## Task 2: Multi-Modality Similarity Search

The **second task** we define for our **Game Recommendation Assistant** is the following:

**Text-based retrieval**: Given a game description or textual query such as “open-world fantasy adventure”, the system retrieves game covers (images), trailers (videos), and descriptions (texts) of games with similar themes, genres, or narrative elements.

**Image-based retrieval**: Given a game cover or in-game snapshot, the system retrieves visually and semantically related games, including similar covers (images), trailers (videos), and descriptions (texts) that share comparable art styles, visual motifs, or atmosphere.

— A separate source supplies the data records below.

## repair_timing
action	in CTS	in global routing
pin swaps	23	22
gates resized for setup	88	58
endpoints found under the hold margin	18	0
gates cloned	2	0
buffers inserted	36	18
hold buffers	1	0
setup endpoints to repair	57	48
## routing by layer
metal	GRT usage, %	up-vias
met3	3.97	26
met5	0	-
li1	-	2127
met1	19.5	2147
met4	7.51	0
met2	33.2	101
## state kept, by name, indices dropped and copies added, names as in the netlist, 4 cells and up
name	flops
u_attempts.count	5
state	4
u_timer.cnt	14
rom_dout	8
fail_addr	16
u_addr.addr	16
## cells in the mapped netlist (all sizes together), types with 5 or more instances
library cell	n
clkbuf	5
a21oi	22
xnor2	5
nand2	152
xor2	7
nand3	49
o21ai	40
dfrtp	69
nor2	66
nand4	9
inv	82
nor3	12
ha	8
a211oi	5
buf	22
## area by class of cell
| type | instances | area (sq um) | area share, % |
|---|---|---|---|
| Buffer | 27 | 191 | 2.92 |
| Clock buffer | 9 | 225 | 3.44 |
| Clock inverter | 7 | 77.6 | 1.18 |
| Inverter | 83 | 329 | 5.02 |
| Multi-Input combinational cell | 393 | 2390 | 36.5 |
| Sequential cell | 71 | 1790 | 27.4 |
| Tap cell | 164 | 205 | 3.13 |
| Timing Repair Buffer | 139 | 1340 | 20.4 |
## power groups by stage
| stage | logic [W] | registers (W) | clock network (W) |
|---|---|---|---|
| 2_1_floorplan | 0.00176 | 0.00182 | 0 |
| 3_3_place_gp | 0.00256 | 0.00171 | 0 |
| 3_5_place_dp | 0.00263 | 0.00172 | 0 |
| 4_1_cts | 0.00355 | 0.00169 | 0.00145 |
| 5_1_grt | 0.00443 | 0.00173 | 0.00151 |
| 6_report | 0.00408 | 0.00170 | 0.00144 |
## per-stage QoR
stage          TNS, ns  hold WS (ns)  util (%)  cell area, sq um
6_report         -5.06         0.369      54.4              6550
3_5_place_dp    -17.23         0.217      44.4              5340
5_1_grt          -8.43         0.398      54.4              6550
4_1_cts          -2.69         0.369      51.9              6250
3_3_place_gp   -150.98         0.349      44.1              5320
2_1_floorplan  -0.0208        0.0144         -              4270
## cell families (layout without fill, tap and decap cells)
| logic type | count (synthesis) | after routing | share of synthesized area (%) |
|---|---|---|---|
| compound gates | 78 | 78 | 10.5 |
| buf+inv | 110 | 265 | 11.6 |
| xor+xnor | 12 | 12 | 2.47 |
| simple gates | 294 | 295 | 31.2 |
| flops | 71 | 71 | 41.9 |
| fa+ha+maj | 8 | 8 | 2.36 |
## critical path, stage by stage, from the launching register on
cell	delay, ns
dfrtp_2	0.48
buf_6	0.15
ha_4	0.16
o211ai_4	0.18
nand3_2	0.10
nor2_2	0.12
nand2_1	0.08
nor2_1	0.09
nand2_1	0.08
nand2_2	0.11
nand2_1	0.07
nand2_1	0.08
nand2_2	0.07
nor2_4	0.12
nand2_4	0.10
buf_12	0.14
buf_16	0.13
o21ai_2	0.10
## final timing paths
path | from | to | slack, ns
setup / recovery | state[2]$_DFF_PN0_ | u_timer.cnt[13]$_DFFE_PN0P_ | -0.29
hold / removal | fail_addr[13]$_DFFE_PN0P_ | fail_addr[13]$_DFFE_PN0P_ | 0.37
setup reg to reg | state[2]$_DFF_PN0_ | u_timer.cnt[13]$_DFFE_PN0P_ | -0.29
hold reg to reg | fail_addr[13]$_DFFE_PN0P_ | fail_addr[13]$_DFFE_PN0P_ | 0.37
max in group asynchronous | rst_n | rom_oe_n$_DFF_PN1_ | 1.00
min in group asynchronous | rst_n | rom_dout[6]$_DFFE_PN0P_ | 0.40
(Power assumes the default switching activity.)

**Video-based retrieval**: Given a game trailer, the system retrieves trailers (videos), covers (images), and descriptions (texts) of games with a similar visual tone, gameplay style, or mood.

In [1]:
# Importing useful dependencies
import io
import boto3
import torch
import chromadb
import open_clip
import numpy as np
from PIL import Image
from io import BytesIO
import ipywidgets as widgets
from IPython.display import display

In [2]:
# Setup S3 client for MinIO (MinIO implements Amazon S3 API)
s3 = boto3.client(
    "s3",
    endpoint_url="http://127.0.0.1:9000", # MinIO API endpoint
    aws_access_key_id="minioadmin", # User name
    aws_secret_access_key="minioadmin", # Password
)

In [3]:
# Connect to the server of ChromaDB where we stored the embeddings of files (Docker Container)
client = chromadb.HttpClient(host="localhost", port=8000)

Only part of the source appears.